Setup anndata#

Calculate ambient profile for relevant feature types

scar.main._setup.setup_anndata(adata: anndata._core.anndata.AnnData, raw_adata: anndata._core.anndata.AnnData, feature_type: Optional[Union[str, list]] = None, prob: float = 0.995, min_raw_counts: int = 2, iterations: int = 3, n_batch: Optional[int] = None, sample: Optional[int] = None, kneeplot: bool = True, verbose: bool = True, figsize: tuple = (6, 6))#

Calculate ambient profile for relevant features

Identify the cell-free droplets through a multinomial distribution. See EmptyDrops [Lun2019] for details.

Parameters

adata (AnnData) – A filtered adata object, loaded from filtered_feature_bc_matrix using scanpy.read , gene filtering is recommended to save memory
raw_adata (AnnData) – An raw adata object, loaded from raw_feature_bc_matrix using scanpy.read
feature_type (Union[str, list], optional) – Feature type, e.g. ‘Gene Expression’, ‘Antibody Capture’, ‘CRISPR Guide Capture’ or ‘Multiplexing Capture’, all feature types are calculated if None, by default None
prob (float, optional) – The probability of each gene, considered as containing ambient RNA if greater than prob (joint prob euqals to the product of all genes for a droplet), by default 0.995
min_raw_counts (int, optional) – Total counts filter for raw_adata, filtering out low counts to save memory, by default 2
iterations (int, optional) – Total iterations, by default 3
n_batch (int, optional) – Total number of batches, set it to a bigger number when out of memory issue occurs, by default None
sample (int, optional) – Randomly sample droplets to test, if greater than total droplets, use all droplets.
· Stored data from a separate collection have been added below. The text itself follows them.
`config.mk`:
```
export PLATFORM = sky130hd
export DESIGN_NAME = sjis_backslash_escaper
export DESIGN_NICKNAME = d
export VERILOG_FILES = /design/src/rtl/sjbe_pkg.sv /design/src/rtl/sjbe_lexer.sv /design/src/rtl/sjis_backslash_escaper.sv
export SDC_FILE = /design/constraint.sdc
export NUM_CORES = 1
export LEC_CHECK = 0
export BUFFER_PORTS_ARGS = -buffer_cell sky130_fd_sc_hd__buf_2
export CAP_MARGIN = 20
export CORE_UTILIZATION = 50
export DETAILED_ROUTE_END_ITERATION = 12
export GPL_ROUTABILITY_DRIVEN = 0
export GPL_TIMING_DRIVEN = 0
export PLACE_DENSITY_LB_ADDON = 0.3
export SLEW_MARGIN = 20
export SYNTH_ARGS = -nofsm -noshare
export SYNTH_HDL_FRONTEND = slang
export SYNTH_SLANG_ARGS = --single-unit
```
`constraint.sdc`:
```
create_clock -name clk_i -period 1.65 [get_ports clk_i]
set_clock_uncertainty 0.15 [all_clocks]
set_input_delay 0 -clock clk_i [delete_from_list [all_inputs] [get_ports clk_i]]
set_output_delay 0 -clock clk_i [all_outputs]
set_load 0.02 [all_outputs]
```
`src/rtl/sjbe_pkg.sv`:
```
// Package for the Shift-JIS backslash escaper.
// Holds lexical mode and pending codes, byte constants and the result struct.
// No dependencies.
package sjbe_pkg;

  localparam int unsigned ByteW = 8;
  localparam int unsigned CodeW = 3;

  // lexical mode codes
  localparam logic [CodeW-1:0] MODE_CODE  = 3'd0;
  localparam logic [CodeW-1:0] MODE_STR   = 3'd1;
  localparam logic [CodeW-1:0] MODE_CHR   = 3'd2;
  localparam logic [CodeW-1:0] MODE_BLOCK = 3'd3;
  localparam logic [CodeW-1:0] MODE_LINE  = 3'd4;

  // pending codes
  localparam logic [CodeW-1:0] PEND_NONE  = 3'd0;
  localparam logic [CodeW-1:0] PEND_LEAD  = 3'd1;
  localparam logic [CodeW-1:0] PEND_YEN   = 3'd2;
  localparam logic [CodeW-1:0] PEND_ESC   = 3'd3;
  localparam logic [CodeW-1:0] PEND_STAR  = 3'd4;
  localparam logic [CodeW-1:0] PEND_SLASH = 3'd5;

  // byte values
  localparam logic [ByteW-1:0] CH_NUL     = 8'h00;
  localparam logic [ByteW-1:0] CH_SPACE   = 8'h20;
  localparam logic [ByteW-1:0] CH_NL      = 8'h0A;
  localparam logic [ByteW-1:0] CH_DQUOTE  = 8'h22;
  localparam logic [ByteW-1:0] CH_SQUOTE  = 8'h27;
  localparam logic [ByteW-1:0] CH_STAR    = 8'h2A;
  localparam logic [ByteW-1:0] CH_SLASH   = 8'h2F;
  localparam logic [ByteW-1:0] CH_BSLASH  = 8'h5C;
  localparam logic [ByteW-1:0] CH_UNDER   = 8'h5F;
  localparam logic [ByteW-1:0] LEAD1_LO   = 8'h81;
  localparam logic [ByteW-1:0] LEAD1_HI   = 8'h9F;
  localparam logic [ByteW-1:0] LEAD2_LO   = 8'hE0;
  localparam logic [ByteW-1:0] LEAD2_HI   = 8'hFC;
  localparam logic [ByteW-1:0] TRAIL_LO   = 8'h40;
  localparam logic [ByteW-1:0] TRAIL_HI   = 8'hFC;
  localparam logic [ByteW-1:0] TRAIL_HOLE = 8'h7F;

  // everything one byte produces, plus the next state
  typedef struct packed {
    logic             ins_valid;
    logic [ByteW-1:0] ins_byte;
    logic [ByteW-1:0] out_byte;
    logic             bad_trail;
    logic             nul_fixed;
    logic [CodeW-1:0] mode_d;
    logic [CodeW-1:0] pend_d;
  } sjbe_res_t;

endpackage

```
`src/rtl/sjbe_lexer.sv`:
```
// Combinational lexer step: one source byte against the current mode and
// pending state. Depends on sjbe_pkg.
module sjbe_lexer
  import sjbe_pkg::*;
(
  input  logic [ByteW-1:0] byte_i,
  input  logic             new_file_i,
  input  logic [CodeW-1:0] mode_i,
  input  logic [CodeW-1:0] pend_i,
  output sjbe_res_t        res_o
);

  function automatic logic is_lead(input logic [ByteW-1:0] c);
    return (c >= LEAD1_LO) && ((c <= LEAD1_HI) || ((c >= LEAD2_LO) && (c <= LEAD2_HI)));
  endfunction

  function automatic logic is_trail(input logic [ByteW-1:0] c);
    return (c >= TRAIL_LO) && (c <= TRAIL_HI) && (c != TRAIL_HOLE);
  endfunction

  logic [ByteW-1:0] c;
  logic [CodeW-1:0] mode, pend;
  logic [CodeW-1:0] sp_mode, sp_pend;
  logic [CodeW-1:0] mode_n;

  // new file clears state before the byte; zero becomes a space
  assign mode = new_file_i ? MODE_CODE : mode_i;
  assign pend = new_file_i ? PEND_NONE : pend_i;
  assign c    = (byte_i == CH_NUL) ? CH_SPACE : byte_i;

  // ordinary scan of a byte with nothing pending
  always_comb begin
    sp_mode = mode;
    sp_pend = PEND_NONE;
    if (c == CH_DQUOTE) begin
      if (mode == MODE_CODE) sp_mode = MODE_STR;
      else if (mode == MODE_STR) sp_mode = MODE_CODE;
    end else if (c == CH_SQUOTE) begin
      if (mode == MODE_CODE) sp_mode = MODE_CHR;
      else if (mode == MODE_CHR) sp_mode = MODE_CODE;
    end else if (is_lead(c)) begin
      sp_pend = PEND_LEAD;
    end else if (c == CH_BSLASH) begin
      sp_pend = PEND_ESC;
    end else if ((mode == MODE_BLOCK) && (c == CH_STAR)) begin
      sp_pend = PEND_STAR;
    end else if ((mode == MODE_CODE) && (c == CH_SLASH)) begin
      sp_pend = PEND_SLASH;
    end
  end

  // dispatch on what the previous byte left
  always_comb begin
    res_o           = '0;
    res_o.out_byte  = c;
    res_o.nul_fixed = (byte_i == CH_NUL);
    res_o.ins_byte  = CH_BSLASH;
    mode_n          = mode;
    res_o.pend_d    = PEND_NONE;
    case (pend)
      PEND_LEAD: begin
        res_o.bad_trail = !is_trail(c);
        if (c == CH_BSLASH) res_o.pend_d = PEND_YEN;
      end
      PEND_YEN: begin
        res_o.ins_valid = 1'b1;
        if ((c == CH_NL) && ((mode == MODE_BLOCK) || (mode == MODE_LINE)))
          res_o.ins_byte = CH_UNDER;
        mode_n       = sp_mode;
        res_o.pend_d = sp_pend;
      end
      PEND_ESC: begin
        if (is_lead(c)) res_o.pend_d = PEND_LEAD;
      end
      PEND_STAR: begin
        if (c == CH_SLASH) begin
          mode_n = MODE_CODE;
        end else begin
          mode_n       = sp_mode;
          res_o.pend_d = sp_pend;
        end
      end
      PEND_SLASH: begin
        if (c == CH_STAR) begin
          mode_n = MODE_BLOCK;
        end else if (c == CH_SLASH) begin
          mode_n = MODE_LINE;
        end else begin
          mode_n       = sp_mode;
          res_o.pend_d = sp_pend;
        end
      end
      default: begin
        mode_n       = sp_mode;
        res_o.pend_d = sp_pend;
      end
    endcase
    // newline ends a line comment
    res_o.mode_d = ((c == CH_NL) && (mode_n == MODE_LINE)) ? MODE_CODE : mode_n;
  end

endmodule

```
`src/rtl/sjis_backslash_escaper.sv`:
```
// Top level of the Shift-JIS backslash escaper: input register, lexer step,
// output register holding up to two words. Depends on sjbe_pkg, sjbe_lexer.
//
//  channel | handshake           | payload
//  --------+---------------------+------------------------------------------
//  in      | in_valid_i/ready_o  | in_byte_i, new_file_i
//  out     | out_valid_o/ready_i | out_byte_o, last_o, bad_trail_o, nul_fixed_o
//
// One input word per cycle when the output does not stall; a word after a 0x5C
// trail byte yields two output words and holds the output register until both have left.
// An accepted word passes the input register, then the output register.
// Reset clears the valid flags, the lexical mode and the pending state.
// A stall on the output backs up through the input register to in_ready_o.
module sjis_backslash_escaper
  import sjbe_pkg::*;
(
  input  logic             clk_i,
  input  logic             rst_ni,
  input  logic             in_valid_i,
  output logic             in_ready_o,
  input  logic [ByteW-1:0] in_byte_i,
  input  logic             new_file_i,
  output logic             out_valid_o,
  input  logic             out_ready_i,
  output logic [ByteW-1:0] out_byte_o,
  output logic             last_o,
  output logic             bad_trail_o,
  output logic             nul_fixed_o
);

  logic             in_v_q;
  logic [ByteW-1:0] in_byte_q;
  logic             new_file_q;
  logic [CodeW-1:0] mode_q, pend_q;
  logic             out_v_q, ins_q;
  logic [ByteW-1:0] ins_byte_q, byte_q;
  logic             bad_q, nul_q;
  logic             load, step;
  sjbe_res_t        res;

  // output stage can take a new pair when empty or its last word leaves now
  assign load       = !out_v_q || (out_ready_i && !ins_q);
  assign step       = in_v_q && load;
  assign in_ready_o = !in_v_q || step;

  // input register
  always_ff @(posedge clk_i or negedge rst_ni) begin
    if (!rst_ni) begin
      in_v_q <= 1'b0;
    end else if (in_ready_o) begin
      in_v_q <= in_valid_i;
    end
  end

  always_ff @(posedge clk_i) begin
    if (in_ready_o && in_valid_i) begin
      in_byte_q  <= in_byte_i;
      new_file_q <= new_file_i;
    end
  end

  sjbe_lexer u_lexer (
    .byte_i     (in_byte_q),
    .new_file_i (new_file_q),
    .mode_i     (mode_q),
    .pend_i     (pend_q),
    .res_o      (res)
  );

  // lexical state advances once per processed word
  always_ff @(posedge clk_i or negedge rst_ni) begin
    if (!rst_ni) begin
      mode_q <= MODE_CODE;
      pend_q <= PEND_NONE;
    end else if (step) begin
      mode_q <= res.mode_d;
      pend_q <= res.pend_d;
    end
  end

  // output register: optional inserted word, then the echoed word
  always_ff @(posedge clk_i or negedge rst_ni) begin
    if (!rst_ni) begin
      out_v_q <= 1'b0;
      ins_q   <= 1'b0;
    end else if (step) begin
      out_v_q <= 1'b1;
      ins_q   <= res.ins_valid;
    end else if (out_v_q && out_ready_i) begin
      if (ins_q) ins_q <= 1'b0;
      else out_v_q <= 1'b0;
    end
  end

  always_ff @(posedge clk_i) begin
    if (step) begin
      ins_byte_q <= res.ins_byte;
      byte_q     <= res.out_byte;
      bad_q      <= res.bad_trail;
      nul_q      <= res.nul_fixed;
    end
  end

  assign out_valid_o = out_v_q;
  assign out_byte_o  = ins_q ? ins_byte_q : byte_q;
  assign last_o      = !ins_q;
  assign bad_trail_o = !ins_q && bad_q;
  assign nul_fixed_o = !ins_q && nul_q;

endmodule

```
==> results of run 1 <==
[routing by layer]
metal | vias up | global-route usage [%]
li1 | 697 | -
met1 | 697 | 27.4
met2 | 67 | 41.6
met3 | 16 | 5.93
met4 | 0 | 14.6
met5 | - | 0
Use all droplets by default (None)
kneeplot (bool, optional) – Kneeplot to show subpopulations of droplets, by default True
verbose (bool, optional) – Whether to display message
figsize (tuple, optimal) – Figure size, by default (6, 6)

Return type

The relevant ambient profile is added in adata.uns

Examples

import scanpy as sc
from scar import setup_anndata
# read filtered data
adata = sc.read_10x_h5(filename='500_hgmm_3p_LT_Chromium_Controller_filtered_feature_bc_matrix.h5ad',
                     backup_url='https://cf.10xgenomics.com/samples/cell-exp/6.1.0/500_hgmm_3p_LT_Chromium_Controller/500_hgmm_3p_LT_Chromium_Controller_filtered_feature_bc_matrix.h5');
adata.var_names_make_unique();
# read raw data
adata_raw = sc.read_10x_h5(filename='500_hgmm_3p_LT_Chromium_Controller_raw_feature_bc_matrix.h5ad',
                     backup_url='https://cf.10xgenomics.com/samples/cell-exp/6.1.0/500_hgmm_3p_LT_Chromium_Controller/500_hgmm_3p_LT_Chromium_Controller_raw_feature_bc_matrix.h5');
adata_raw.var_names_make_unique();
# gene and cell filter
sc.pp.filter_genes(adata, min_counts=200);
sc.pp.filter_genes(adata, max_counts=6000);
sc.pp.filter_cells(adata, min_genes=200);
# setup anndata
setup_anndata(
    adata,
    adata_raw,
    feature_type = "Gene Expression",
    prob = 0.975,
    min_raw_counts = 2,
    kneeplot = True,
)